START Extracted information
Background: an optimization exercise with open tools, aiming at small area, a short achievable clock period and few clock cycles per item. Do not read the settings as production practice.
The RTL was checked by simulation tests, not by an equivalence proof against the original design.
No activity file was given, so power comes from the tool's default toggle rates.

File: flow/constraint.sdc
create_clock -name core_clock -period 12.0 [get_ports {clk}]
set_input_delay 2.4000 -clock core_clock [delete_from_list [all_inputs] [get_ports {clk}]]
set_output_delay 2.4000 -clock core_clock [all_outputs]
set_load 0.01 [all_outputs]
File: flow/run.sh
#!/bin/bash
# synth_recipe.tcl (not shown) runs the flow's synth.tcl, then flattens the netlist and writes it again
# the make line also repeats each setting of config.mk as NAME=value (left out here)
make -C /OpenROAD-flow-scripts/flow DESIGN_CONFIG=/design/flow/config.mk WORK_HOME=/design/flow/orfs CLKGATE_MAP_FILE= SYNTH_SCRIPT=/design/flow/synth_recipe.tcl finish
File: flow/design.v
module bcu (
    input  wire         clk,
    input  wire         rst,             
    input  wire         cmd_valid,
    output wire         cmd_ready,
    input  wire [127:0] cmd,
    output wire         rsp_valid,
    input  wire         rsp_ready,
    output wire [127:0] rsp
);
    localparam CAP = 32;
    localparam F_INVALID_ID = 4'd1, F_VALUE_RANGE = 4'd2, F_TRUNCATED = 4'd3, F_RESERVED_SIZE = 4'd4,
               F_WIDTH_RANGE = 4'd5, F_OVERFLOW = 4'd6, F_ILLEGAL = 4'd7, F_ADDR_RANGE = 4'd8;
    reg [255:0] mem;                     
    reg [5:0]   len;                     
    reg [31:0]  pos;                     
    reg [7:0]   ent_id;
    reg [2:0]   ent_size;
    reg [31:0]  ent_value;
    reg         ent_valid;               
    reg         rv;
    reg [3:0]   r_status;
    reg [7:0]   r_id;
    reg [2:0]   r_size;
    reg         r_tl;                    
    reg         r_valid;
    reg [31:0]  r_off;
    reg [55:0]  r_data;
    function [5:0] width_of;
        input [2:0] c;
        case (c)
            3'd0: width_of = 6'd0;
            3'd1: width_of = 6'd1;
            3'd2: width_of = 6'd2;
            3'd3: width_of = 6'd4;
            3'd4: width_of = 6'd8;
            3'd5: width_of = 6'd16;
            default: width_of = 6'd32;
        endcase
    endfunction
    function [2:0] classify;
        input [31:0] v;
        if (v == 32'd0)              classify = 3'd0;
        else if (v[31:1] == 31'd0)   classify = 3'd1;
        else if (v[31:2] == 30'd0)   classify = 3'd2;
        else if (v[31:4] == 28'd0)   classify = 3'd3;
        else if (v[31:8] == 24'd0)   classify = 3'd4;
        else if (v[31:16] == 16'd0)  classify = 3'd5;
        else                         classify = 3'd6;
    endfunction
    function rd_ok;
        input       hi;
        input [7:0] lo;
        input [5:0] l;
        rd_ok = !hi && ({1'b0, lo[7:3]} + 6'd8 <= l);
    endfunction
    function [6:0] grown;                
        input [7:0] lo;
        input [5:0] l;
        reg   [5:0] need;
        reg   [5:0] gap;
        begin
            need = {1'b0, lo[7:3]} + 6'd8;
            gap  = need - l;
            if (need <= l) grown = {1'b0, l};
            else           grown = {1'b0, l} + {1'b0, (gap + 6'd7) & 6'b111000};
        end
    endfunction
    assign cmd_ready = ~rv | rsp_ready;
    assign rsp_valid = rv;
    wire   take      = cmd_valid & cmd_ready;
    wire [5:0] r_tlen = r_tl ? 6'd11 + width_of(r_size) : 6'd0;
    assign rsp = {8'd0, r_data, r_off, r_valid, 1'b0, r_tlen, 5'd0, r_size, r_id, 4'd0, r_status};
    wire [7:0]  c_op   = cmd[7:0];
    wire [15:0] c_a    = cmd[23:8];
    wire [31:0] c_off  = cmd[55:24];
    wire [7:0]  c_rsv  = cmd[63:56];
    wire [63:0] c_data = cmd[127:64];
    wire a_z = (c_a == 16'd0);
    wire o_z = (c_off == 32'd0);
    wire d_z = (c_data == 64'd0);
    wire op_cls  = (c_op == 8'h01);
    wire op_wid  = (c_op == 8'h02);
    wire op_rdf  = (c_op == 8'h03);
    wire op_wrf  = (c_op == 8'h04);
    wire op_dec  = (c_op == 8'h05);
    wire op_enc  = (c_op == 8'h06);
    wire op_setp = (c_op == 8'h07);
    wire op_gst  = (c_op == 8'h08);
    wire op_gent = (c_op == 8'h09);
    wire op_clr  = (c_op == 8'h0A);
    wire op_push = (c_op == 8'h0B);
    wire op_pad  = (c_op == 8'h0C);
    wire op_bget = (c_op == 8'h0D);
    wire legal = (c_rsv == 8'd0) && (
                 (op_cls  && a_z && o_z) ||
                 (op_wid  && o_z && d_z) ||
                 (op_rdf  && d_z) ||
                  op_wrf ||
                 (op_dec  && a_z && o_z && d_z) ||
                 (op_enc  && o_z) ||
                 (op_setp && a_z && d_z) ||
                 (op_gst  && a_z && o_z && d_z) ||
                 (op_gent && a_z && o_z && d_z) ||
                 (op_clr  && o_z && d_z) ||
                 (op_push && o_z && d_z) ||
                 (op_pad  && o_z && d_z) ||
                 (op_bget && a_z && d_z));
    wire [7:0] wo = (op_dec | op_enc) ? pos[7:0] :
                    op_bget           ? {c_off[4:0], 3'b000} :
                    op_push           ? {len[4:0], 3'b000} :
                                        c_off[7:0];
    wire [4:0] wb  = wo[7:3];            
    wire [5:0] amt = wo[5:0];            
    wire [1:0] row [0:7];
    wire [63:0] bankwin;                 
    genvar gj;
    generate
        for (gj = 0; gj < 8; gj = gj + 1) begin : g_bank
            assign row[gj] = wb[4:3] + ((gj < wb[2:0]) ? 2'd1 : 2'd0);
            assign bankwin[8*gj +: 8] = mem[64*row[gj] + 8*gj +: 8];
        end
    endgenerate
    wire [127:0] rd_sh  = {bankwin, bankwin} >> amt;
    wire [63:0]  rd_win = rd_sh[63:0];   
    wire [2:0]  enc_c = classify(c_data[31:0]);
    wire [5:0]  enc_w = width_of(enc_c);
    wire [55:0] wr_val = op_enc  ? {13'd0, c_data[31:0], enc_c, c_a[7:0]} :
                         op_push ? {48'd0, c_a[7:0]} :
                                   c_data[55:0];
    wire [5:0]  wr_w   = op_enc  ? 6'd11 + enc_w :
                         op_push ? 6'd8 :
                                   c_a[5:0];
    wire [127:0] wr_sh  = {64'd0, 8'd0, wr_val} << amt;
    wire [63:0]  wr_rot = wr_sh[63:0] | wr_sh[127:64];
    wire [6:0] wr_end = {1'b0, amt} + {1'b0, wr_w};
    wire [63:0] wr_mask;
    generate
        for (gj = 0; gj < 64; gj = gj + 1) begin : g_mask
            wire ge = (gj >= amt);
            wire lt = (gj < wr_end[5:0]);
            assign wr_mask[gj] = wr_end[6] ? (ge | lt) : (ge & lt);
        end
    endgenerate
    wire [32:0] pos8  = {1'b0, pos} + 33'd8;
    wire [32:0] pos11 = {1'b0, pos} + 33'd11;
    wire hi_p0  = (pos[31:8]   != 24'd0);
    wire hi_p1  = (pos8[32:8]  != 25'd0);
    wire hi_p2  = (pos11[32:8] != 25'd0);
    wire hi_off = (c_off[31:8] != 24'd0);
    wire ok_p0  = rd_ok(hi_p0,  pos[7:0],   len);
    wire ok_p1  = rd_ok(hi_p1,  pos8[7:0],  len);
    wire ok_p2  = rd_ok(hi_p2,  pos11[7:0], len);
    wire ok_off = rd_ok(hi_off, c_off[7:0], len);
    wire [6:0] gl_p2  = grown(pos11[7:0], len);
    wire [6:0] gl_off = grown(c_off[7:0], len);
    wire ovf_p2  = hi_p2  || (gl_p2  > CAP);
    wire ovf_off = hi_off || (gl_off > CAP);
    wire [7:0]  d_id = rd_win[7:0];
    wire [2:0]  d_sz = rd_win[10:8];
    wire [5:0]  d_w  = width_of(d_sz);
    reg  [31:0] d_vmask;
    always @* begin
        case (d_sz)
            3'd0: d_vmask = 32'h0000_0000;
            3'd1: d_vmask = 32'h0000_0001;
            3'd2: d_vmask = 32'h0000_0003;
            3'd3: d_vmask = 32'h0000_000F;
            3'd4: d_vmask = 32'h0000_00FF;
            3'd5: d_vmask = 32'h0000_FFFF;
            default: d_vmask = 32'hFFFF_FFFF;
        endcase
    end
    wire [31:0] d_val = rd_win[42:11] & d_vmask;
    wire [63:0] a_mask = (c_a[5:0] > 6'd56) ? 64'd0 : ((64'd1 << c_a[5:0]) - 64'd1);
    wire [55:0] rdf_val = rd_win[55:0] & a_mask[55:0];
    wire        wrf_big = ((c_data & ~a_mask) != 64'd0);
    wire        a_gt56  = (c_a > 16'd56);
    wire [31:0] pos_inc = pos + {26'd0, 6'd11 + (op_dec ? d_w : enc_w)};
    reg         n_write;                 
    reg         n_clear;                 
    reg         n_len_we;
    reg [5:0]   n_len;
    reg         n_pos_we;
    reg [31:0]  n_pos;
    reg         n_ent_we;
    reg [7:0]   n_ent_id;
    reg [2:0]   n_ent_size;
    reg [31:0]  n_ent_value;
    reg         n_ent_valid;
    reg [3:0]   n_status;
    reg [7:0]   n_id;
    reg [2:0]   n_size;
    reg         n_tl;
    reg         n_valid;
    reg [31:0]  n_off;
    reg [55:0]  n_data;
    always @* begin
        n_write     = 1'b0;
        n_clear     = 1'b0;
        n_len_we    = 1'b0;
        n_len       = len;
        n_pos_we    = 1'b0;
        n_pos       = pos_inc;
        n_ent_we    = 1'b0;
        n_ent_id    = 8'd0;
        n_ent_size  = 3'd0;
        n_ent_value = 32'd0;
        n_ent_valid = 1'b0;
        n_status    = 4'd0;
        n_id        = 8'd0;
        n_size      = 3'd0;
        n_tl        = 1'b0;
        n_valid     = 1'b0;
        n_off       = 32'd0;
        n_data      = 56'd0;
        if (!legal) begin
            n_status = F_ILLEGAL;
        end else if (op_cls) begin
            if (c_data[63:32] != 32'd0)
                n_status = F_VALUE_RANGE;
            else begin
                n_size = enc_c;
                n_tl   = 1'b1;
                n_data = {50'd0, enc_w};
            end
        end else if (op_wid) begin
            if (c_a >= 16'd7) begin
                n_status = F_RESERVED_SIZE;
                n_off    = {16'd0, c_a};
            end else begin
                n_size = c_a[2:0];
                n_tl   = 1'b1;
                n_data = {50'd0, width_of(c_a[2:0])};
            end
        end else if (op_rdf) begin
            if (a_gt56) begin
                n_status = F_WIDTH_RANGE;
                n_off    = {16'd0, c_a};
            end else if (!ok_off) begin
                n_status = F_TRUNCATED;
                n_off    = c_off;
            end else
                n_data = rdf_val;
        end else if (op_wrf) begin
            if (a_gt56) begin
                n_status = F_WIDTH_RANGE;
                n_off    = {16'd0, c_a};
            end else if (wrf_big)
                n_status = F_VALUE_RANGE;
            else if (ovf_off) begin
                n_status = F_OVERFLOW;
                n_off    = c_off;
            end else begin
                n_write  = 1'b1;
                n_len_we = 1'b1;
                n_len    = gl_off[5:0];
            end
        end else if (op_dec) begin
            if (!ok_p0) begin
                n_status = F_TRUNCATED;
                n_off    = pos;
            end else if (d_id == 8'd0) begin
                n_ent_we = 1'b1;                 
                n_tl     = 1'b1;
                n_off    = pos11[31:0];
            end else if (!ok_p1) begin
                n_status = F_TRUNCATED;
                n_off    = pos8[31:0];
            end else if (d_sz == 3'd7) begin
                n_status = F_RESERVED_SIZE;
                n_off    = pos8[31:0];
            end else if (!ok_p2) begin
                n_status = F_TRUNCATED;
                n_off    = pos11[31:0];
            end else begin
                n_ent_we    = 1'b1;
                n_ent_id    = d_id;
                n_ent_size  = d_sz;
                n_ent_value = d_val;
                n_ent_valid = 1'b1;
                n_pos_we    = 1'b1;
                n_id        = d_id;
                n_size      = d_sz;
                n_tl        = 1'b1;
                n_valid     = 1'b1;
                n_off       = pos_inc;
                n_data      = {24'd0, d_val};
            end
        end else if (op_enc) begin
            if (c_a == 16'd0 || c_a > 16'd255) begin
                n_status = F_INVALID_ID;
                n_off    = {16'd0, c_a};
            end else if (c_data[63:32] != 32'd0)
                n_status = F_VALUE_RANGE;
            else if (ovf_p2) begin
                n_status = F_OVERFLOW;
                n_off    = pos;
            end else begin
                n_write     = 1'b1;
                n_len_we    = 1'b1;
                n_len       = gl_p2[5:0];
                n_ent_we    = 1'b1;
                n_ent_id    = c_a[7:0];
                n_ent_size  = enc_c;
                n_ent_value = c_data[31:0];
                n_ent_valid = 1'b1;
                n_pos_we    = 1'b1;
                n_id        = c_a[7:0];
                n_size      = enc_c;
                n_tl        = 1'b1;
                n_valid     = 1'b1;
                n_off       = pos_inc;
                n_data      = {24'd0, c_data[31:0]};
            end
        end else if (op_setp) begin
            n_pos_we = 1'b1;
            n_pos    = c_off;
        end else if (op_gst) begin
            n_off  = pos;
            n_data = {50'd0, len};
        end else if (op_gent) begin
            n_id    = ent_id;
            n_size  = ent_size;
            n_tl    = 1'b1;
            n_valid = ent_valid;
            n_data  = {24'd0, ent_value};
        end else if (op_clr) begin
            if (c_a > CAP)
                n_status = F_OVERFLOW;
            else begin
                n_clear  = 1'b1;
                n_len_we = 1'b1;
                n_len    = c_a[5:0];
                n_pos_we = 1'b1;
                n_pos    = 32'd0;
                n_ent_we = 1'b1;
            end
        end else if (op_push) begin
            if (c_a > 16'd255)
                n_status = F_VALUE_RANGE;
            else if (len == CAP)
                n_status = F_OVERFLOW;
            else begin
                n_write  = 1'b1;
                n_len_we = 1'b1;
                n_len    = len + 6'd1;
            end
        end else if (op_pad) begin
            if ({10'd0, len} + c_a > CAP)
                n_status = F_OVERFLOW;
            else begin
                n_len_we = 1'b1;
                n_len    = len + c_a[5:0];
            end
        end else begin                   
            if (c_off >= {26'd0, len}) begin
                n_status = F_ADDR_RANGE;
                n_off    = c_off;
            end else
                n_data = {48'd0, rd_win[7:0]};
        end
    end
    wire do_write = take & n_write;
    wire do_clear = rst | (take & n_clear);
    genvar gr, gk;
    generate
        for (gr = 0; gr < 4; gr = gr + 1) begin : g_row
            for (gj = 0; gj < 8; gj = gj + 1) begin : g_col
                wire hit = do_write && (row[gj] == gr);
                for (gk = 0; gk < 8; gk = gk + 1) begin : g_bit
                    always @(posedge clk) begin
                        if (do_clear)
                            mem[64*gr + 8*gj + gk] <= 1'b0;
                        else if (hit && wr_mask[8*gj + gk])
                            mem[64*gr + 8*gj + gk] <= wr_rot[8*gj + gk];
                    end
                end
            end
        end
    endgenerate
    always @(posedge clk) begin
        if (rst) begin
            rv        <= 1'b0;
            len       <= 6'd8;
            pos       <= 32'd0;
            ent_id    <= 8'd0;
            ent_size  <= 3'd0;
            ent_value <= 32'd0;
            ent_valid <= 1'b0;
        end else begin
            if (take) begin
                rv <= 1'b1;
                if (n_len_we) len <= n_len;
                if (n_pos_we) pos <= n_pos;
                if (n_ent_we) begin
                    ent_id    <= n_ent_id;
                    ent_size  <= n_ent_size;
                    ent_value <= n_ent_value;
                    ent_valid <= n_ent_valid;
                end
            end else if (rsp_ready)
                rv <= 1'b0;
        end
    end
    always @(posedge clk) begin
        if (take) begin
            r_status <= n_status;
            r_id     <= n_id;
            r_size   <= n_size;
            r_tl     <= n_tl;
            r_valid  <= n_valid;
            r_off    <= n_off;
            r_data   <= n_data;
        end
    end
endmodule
END Extracted information
Retype the portion of the data above that starts on the line with "(c_op == 8'h01);" and finishes on the line with "(op_setp && a_z && d_z) ||", including both of those lines.

    wire op_cls  = (c_op == 8'h01);
    wire op_wid  = (c_op == 8'h02);
    wire op_rdf  = (c_op == 8'h03);
    wire op_wrf  = (c_op == 8'h04);
    wire op_dec  = (c_op == 8'h05);
    wire op_enc  = (c_op == 8'h06);
    wire op_setp = (c_op == 8'h07);
    wire op_gst  = (c_op == 8'h08);
    wire op_gent = (c_op == 8'h09);
    wire op_clr  = (c_op == 8'h0A);
    wire op_push = (c_op == 8'h0B);
    wire op_pad  = (c_op == 8'h0C);
    wire op_bget = (c_op == 8'h0D);
    wire legal = (c_rsv == 8'd0) && (
                 (op_cls  && a_z && o_z) ||
                 (op_wid  && o_z && d_z) ||
                 (op_rdf  && d_z) ||
                  op_wrf ||
                 (op_dec  && a_z && o_z && d_z) ||
                 (op_enc  && o_z) ||
                 (op_setp && a_z && d_z) ||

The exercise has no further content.